- _Data for this exercise_:

++++++++++++++++++++

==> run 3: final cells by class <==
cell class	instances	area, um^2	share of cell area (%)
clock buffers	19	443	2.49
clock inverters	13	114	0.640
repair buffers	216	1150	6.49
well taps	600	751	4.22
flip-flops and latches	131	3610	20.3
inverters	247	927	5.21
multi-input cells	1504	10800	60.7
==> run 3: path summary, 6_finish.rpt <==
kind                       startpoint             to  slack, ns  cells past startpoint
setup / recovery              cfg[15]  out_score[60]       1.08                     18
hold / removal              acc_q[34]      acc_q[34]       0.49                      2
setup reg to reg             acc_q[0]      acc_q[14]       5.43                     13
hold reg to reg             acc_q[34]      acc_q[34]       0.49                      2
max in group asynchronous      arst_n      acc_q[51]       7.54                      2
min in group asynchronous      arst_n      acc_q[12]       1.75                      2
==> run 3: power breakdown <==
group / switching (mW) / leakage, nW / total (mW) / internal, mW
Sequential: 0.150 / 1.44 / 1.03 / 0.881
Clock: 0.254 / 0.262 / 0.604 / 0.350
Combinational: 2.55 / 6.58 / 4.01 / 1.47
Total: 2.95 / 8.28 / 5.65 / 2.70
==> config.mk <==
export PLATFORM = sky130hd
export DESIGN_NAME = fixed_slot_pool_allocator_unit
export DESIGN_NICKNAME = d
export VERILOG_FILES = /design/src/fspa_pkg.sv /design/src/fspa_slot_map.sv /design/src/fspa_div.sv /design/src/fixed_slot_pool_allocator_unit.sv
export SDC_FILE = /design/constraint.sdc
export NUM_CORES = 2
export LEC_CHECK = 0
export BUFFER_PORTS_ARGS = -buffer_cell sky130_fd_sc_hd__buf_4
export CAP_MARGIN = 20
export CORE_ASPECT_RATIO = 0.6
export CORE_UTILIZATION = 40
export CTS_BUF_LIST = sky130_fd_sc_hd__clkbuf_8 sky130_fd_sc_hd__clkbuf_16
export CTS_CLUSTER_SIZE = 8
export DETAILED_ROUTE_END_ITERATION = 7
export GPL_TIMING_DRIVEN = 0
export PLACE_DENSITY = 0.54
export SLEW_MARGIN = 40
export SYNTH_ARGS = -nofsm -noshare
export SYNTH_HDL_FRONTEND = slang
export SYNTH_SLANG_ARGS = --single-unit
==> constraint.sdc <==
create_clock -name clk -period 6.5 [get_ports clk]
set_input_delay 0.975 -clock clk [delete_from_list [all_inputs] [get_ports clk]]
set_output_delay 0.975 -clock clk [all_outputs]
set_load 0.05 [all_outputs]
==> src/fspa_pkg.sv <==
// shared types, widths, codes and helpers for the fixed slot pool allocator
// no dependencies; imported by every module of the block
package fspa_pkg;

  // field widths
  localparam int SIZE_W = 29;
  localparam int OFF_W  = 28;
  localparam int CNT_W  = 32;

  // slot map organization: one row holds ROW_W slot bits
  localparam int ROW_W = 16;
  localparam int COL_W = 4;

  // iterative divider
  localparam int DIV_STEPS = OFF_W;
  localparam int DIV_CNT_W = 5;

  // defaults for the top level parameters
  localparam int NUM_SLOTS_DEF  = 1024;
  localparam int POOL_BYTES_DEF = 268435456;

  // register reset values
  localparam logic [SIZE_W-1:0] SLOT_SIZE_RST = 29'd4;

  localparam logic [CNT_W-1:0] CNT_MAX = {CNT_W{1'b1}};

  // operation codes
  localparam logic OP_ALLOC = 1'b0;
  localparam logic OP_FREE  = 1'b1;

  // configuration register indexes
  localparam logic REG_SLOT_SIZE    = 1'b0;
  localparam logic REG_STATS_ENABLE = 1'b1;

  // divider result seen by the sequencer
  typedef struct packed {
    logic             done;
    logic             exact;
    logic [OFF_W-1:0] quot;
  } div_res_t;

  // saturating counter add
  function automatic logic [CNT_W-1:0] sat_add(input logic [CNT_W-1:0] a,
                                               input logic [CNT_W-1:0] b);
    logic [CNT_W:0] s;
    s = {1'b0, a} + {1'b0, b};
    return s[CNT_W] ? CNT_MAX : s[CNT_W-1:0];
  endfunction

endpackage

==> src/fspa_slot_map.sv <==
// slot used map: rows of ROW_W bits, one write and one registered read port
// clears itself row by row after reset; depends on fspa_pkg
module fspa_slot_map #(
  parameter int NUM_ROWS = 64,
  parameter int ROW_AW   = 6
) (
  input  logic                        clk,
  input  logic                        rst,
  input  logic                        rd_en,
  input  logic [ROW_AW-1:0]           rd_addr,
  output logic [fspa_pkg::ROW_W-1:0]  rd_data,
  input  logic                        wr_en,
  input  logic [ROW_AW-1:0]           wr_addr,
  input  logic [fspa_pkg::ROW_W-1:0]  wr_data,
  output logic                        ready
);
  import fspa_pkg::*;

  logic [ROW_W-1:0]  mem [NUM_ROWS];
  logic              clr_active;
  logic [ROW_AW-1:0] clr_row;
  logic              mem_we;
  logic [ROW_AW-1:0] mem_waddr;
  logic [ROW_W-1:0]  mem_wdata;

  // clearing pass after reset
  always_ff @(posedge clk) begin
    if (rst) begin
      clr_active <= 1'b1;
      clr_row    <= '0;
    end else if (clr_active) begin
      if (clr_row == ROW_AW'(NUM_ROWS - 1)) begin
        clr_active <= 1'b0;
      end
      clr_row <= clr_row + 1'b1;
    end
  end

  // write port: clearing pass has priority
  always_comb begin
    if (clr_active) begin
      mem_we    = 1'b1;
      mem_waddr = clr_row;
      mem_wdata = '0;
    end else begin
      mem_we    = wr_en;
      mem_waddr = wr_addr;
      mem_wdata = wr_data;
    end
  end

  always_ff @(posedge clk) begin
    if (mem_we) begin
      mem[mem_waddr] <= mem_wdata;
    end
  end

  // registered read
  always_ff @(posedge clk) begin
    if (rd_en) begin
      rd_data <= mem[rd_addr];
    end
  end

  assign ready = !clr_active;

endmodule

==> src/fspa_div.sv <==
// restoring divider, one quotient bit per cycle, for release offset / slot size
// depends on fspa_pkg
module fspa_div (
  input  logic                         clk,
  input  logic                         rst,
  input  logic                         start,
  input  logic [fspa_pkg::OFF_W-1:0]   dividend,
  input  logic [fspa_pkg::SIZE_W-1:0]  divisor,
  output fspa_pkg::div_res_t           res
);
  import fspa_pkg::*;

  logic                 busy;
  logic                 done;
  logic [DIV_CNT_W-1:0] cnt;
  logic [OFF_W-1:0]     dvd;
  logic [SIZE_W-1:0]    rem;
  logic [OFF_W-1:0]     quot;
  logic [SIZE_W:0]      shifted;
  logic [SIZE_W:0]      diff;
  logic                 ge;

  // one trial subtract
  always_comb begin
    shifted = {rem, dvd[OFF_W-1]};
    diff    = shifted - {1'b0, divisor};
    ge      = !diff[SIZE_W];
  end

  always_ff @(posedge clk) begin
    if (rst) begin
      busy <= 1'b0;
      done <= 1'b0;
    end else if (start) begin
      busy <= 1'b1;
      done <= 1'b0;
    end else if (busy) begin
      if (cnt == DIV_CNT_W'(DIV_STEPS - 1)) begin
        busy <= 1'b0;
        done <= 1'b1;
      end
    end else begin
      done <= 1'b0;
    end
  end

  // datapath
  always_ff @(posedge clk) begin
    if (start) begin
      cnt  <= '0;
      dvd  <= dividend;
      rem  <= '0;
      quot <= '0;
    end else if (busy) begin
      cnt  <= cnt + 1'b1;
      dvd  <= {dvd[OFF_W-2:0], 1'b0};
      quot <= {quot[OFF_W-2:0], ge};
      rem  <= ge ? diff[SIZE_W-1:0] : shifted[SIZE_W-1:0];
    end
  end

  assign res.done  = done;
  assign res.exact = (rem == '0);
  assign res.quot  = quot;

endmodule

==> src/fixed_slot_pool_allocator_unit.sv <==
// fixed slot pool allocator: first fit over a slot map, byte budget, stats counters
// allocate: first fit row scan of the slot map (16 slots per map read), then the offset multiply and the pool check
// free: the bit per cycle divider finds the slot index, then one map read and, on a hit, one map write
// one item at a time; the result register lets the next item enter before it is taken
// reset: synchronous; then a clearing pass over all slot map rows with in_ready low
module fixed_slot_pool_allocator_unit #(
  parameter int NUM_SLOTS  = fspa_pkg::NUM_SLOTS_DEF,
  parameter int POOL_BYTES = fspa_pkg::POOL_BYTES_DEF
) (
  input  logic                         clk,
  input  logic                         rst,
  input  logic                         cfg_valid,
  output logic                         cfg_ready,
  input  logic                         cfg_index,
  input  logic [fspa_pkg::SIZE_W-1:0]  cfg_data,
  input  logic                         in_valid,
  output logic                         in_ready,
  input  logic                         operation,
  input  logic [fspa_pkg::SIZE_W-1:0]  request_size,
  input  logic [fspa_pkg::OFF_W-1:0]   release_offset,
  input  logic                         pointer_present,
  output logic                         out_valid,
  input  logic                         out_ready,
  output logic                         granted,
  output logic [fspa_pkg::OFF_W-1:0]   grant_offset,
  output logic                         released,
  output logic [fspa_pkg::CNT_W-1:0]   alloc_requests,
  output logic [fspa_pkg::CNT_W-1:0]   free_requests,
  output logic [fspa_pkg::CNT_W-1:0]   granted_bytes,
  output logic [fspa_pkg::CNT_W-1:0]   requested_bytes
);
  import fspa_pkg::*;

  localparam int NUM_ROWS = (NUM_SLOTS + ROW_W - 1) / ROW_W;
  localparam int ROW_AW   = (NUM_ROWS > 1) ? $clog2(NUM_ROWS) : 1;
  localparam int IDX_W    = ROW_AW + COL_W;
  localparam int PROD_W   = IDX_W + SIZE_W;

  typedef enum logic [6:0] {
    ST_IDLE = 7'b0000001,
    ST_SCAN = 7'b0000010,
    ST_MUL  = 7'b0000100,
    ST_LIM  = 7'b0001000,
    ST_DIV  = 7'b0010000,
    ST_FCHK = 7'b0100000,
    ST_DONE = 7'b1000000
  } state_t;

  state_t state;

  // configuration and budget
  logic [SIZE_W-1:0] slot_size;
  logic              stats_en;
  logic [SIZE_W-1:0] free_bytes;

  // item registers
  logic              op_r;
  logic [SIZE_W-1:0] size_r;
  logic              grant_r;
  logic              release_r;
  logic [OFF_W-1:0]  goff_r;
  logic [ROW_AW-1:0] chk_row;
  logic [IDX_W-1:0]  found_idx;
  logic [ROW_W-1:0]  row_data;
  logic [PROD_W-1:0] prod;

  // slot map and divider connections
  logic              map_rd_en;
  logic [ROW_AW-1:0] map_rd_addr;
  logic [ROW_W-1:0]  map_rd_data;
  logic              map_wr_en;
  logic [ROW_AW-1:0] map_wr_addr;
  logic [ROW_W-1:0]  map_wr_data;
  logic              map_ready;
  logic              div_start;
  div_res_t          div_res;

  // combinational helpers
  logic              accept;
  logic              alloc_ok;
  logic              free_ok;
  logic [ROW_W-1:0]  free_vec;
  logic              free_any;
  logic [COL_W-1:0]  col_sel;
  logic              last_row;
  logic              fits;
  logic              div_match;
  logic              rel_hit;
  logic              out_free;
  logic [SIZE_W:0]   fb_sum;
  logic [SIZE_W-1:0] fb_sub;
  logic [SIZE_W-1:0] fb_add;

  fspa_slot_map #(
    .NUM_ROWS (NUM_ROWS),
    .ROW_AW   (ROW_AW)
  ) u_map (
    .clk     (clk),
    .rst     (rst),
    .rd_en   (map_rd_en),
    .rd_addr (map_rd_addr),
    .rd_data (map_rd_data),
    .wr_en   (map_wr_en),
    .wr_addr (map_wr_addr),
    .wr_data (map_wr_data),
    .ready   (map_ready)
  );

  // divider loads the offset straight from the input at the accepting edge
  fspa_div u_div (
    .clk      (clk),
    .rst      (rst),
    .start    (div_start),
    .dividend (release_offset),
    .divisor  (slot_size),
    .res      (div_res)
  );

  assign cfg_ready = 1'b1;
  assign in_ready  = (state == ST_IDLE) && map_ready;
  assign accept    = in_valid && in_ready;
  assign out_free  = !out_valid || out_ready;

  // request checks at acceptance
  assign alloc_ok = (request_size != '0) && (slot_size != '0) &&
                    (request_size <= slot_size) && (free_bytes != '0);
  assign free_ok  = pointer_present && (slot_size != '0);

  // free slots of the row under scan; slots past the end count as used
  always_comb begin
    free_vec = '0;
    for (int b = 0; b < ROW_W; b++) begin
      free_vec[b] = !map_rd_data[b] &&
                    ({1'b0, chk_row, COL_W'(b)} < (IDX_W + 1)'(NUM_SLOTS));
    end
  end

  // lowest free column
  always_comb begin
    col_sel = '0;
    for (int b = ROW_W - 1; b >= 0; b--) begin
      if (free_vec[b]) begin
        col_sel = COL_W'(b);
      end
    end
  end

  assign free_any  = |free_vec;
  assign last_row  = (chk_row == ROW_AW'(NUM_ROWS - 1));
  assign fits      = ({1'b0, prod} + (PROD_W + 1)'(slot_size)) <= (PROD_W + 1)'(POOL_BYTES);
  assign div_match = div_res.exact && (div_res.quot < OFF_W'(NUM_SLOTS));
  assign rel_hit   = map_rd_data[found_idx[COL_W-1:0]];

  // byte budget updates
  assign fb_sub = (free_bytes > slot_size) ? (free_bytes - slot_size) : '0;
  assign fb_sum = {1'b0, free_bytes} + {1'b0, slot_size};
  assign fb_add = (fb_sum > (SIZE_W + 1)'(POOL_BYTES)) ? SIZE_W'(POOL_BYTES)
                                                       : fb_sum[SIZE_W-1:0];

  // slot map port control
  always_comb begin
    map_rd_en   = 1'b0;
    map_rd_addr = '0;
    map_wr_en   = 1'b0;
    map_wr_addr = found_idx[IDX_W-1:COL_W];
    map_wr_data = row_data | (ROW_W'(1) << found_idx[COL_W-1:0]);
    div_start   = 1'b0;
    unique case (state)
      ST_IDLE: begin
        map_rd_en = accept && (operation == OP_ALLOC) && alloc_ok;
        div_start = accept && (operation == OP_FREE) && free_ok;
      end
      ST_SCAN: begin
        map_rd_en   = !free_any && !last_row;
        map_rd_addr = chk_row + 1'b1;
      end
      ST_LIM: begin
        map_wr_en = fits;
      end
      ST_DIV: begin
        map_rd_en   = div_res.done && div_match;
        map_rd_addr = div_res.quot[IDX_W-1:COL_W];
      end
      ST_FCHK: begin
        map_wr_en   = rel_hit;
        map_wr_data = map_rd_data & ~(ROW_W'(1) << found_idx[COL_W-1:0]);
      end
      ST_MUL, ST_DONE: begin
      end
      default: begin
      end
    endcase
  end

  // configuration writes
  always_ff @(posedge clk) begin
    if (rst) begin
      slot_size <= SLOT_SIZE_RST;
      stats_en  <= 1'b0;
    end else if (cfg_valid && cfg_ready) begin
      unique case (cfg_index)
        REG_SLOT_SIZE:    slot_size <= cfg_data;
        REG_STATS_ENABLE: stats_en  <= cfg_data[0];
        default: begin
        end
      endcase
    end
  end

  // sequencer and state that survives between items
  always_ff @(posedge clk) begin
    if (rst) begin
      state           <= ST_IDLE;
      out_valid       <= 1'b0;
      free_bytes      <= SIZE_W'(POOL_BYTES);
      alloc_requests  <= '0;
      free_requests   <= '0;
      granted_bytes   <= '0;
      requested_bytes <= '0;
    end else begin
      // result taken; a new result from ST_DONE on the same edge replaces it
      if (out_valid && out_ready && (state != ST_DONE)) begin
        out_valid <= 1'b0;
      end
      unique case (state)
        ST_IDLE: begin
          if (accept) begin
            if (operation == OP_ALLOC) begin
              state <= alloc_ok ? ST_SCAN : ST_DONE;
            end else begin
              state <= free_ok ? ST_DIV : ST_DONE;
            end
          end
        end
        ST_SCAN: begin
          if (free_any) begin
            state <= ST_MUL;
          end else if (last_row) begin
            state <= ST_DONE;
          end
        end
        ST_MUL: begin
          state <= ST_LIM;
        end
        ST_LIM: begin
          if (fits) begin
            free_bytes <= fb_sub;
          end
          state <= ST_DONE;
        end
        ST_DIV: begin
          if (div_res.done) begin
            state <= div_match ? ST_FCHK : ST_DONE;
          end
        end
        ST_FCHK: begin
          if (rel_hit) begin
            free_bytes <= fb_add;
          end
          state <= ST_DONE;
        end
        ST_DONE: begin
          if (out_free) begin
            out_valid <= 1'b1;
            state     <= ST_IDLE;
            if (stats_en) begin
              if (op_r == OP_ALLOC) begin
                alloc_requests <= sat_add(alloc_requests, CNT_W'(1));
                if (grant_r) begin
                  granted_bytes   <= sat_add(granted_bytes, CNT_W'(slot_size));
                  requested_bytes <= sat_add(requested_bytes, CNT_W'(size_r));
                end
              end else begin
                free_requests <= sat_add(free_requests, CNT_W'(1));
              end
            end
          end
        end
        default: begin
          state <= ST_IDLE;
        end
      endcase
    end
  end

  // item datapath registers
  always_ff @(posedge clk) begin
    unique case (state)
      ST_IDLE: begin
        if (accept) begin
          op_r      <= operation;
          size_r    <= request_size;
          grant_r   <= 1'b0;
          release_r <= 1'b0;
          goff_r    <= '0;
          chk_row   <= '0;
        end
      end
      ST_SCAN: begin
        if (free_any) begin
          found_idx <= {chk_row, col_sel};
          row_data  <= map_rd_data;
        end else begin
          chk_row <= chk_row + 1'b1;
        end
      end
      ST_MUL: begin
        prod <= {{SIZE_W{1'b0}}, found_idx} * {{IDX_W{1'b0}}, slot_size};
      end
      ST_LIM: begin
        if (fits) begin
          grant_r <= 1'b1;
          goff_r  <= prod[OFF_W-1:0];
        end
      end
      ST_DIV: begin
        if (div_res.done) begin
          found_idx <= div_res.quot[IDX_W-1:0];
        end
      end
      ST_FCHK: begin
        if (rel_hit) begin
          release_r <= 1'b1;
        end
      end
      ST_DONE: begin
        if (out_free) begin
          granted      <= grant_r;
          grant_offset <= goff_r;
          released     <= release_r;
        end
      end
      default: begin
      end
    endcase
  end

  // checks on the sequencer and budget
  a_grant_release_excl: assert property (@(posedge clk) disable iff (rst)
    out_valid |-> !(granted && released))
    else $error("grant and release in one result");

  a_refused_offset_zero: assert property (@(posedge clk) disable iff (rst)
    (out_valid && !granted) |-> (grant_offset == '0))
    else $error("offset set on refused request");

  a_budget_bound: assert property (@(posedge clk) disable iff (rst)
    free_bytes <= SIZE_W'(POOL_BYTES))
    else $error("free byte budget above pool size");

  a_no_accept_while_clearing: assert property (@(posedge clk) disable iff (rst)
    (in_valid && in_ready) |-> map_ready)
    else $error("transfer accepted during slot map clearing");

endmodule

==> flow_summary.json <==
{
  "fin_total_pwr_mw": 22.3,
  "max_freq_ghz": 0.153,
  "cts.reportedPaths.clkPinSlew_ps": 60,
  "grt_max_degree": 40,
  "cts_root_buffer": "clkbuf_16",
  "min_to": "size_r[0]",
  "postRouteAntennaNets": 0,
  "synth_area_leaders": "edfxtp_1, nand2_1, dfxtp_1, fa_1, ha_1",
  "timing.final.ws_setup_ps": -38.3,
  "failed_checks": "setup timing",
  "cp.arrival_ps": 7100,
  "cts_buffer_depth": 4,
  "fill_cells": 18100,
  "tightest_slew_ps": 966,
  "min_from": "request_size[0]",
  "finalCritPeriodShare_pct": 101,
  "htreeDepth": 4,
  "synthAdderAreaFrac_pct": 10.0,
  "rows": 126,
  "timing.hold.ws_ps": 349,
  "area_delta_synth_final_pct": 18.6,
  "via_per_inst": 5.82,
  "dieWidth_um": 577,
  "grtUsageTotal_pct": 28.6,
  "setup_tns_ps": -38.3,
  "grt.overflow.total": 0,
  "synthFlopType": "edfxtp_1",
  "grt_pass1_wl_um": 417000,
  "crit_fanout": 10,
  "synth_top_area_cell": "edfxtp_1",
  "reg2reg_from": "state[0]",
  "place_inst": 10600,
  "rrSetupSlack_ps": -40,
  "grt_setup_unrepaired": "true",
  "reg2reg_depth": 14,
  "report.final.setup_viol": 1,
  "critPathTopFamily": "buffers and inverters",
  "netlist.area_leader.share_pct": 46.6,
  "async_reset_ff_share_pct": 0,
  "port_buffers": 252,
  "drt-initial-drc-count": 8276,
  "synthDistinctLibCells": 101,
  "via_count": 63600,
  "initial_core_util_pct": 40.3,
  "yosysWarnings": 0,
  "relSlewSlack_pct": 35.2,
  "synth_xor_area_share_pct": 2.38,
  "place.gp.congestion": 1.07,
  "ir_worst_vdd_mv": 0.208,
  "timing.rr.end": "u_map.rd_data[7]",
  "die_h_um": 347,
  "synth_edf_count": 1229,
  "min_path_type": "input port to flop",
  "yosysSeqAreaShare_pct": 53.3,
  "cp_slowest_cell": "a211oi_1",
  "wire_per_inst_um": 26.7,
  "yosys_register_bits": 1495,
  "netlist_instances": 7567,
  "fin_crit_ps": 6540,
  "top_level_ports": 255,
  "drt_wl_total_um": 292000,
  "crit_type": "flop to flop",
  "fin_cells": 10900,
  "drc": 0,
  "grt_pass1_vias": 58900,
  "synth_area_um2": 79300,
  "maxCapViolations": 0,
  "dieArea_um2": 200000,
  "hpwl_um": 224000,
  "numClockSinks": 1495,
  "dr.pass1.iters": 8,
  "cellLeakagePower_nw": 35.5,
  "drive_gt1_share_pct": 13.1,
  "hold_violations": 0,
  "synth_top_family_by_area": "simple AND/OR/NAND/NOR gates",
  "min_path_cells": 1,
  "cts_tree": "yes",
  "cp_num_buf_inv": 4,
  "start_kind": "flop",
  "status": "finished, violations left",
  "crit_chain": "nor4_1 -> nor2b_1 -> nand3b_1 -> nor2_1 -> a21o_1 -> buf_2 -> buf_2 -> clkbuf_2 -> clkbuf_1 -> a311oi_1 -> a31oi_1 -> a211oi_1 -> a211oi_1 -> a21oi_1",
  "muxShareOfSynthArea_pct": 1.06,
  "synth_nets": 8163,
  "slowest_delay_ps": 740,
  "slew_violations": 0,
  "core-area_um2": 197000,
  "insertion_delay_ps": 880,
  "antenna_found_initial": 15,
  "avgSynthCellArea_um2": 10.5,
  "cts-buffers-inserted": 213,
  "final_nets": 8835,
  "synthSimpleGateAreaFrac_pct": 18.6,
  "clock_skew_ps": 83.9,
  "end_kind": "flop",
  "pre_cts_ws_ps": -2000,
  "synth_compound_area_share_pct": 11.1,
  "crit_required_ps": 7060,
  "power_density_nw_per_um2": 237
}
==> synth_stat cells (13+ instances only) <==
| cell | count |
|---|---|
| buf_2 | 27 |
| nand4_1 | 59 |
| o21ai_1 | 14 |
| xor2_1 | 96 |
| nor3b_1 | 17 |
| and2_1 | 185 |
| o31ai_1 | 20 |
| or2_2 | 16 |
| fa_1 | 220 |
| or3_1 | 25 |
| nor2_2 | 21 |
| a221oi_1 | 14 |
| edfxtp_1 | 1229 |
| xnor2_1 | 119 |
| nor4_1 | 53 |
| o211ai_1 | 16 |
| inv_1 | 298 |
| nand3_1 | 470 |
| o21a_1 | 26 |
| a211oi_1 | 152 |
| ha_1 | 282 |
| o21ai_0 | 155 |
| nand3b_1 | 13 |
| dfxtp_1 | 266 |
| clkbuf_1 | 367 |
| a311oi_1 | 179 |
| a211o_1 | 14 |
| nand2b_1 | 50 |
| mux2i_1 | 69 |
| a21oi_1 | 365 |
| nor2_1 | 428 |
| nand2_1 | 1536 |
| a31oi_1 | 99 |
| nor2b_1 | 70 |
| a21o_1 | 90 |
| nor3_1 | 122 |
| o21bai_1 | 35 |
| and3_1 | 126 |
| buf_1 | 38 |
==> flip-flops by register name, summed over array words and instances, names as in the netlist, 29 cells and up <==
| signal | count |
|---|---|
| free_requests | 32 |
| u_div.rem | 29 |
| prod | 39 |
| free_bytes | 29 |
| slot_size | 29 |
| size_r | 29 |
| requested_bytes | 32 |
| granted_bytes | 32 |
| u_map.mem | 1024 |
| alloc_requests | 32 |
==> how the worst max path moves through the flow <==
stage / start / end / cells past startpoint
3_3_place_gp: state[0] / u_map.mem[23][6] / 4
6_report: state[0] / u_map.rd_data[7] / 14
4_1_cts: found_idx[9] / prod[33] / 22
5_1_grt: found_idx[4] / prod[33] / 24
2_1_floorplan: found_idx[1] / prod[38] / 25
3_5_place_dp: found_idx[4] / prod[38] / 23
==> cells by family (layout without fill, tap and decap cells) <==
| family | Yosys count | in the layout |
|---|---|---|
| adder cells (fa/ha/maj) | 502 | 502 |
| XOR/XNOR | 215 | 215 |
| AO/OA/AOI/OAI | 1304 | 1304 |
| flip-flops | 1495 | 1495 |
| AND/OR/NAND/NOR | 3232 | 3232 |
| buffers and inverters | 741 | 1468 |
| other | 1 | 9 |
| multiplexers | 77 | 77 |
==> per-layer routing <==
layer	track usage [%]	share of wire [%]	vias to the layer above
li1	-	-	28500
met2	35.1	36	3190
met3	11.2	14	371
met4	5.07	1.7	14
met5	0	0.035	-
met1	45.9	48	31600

++++++++++++++++++++

Transcribe, exactly and without additions, the lines of the records above, beginning with the line that contains "free_vec = '0;" and ending with the line that contains "slot_size <= cfg_data;", both included.

    free_vec = '0;
    for (int b = 0; b < ROW_W; b++) begin
      free_vec[b] = !map_rd_data[b] &&
                    ({1'b0, chk_row, COL_W'(b)} < (IDX_W + 1)'(NUM_SLOTS));
    end
  end

  // lowest free column
  always_comb begin
    col_sel = '0;
    for (int b = ROW_W - 1; b >= 0; b--) begin
      if (free_vec[b]) begin
        col_sel = COL_W'(b);
      end
    end
  end

  assign free_any  = |free_vec;
  assign last_row  = (chk_row == ROW_AW'(NUM_ROWS - 1));
  assign fits      = ({1'b0, prod} + (PROD_W + 1)'(slot_size)) <= (PROD_W + 1)'(POOL_BYTES);
  assign div_match = div_res.exact && (div_res.quot < OFF_W'(NUM_SLOTS));
  assign rel_hit   = map_rd_data[found_idx[COL_W-1:0]];

  // byte budget updates
  assign fb_sub = (free_bytes > slot_size) ? (free_bytes - slot_size) : '0;
  assign fb_sum = {1'b0, free_bytes} + {1'b0, slot_size};
  assign fb_add = (fb_sum > (SIZE_W + 1)'(POOL_BYTES)) ? SIZE_W'(POOL_BYTES)
                                                       : fb_sum[SIZE_W-1:0];

  // slot map port control
  always_comb begin
    map_rd_en   = 1'b0;
    map_rd_addr = '0;
    map_wr_en   = 1'b0;
    map_wr_addr = found_idx[IDX_W-1:COL_W];
    map_wr_data = row_data | (ROW_W'(1) << found_idx[COL_W-1:0]);
    div_start   = 1'b0;
    unique case (state)
      ST_IDLE: begin
        map_rd_en = accept && (operation == OP_ALLOC) && alloc_ok;
        div_start = accept && (operation == OP_FREE) && free_ok;
      end
      ST_SCAN: begin
        map_rd_en   = !free_any && !last_row;
        map_rd_addr = chk_row + 1'b1;
      end
      ST_LIM: begin
        map_wr_en = fits;
      end
      ST_DIV: begin
        map_rd_en   = div_res.done && div_match;
        map_rd_addr = div_res.quot[IDX_W-1:COL_W];
      end
      ST_FCHK: begin
        map_wr_en   = rel_hit;
        map_wr_data = map_rd_data & ~(ROW_W'(1) << found_idx[COL_W-1:0]);
      end
      ST_MUL, ST_DONE: begin
      end
      default: begin
      end
    endcase
  end

  // configuration writes
  always_ff @(posedge clk) begin
    if (rst) begin
      slot_size <= SLOT_SIZE_RST;
      stats_en  <= 1'b0;
    end else if (cfg_valid && cfg_ready) begin
      unique case (cfg_index)
        REG_SLOT_SIZE:    slot_size <= cfg_data;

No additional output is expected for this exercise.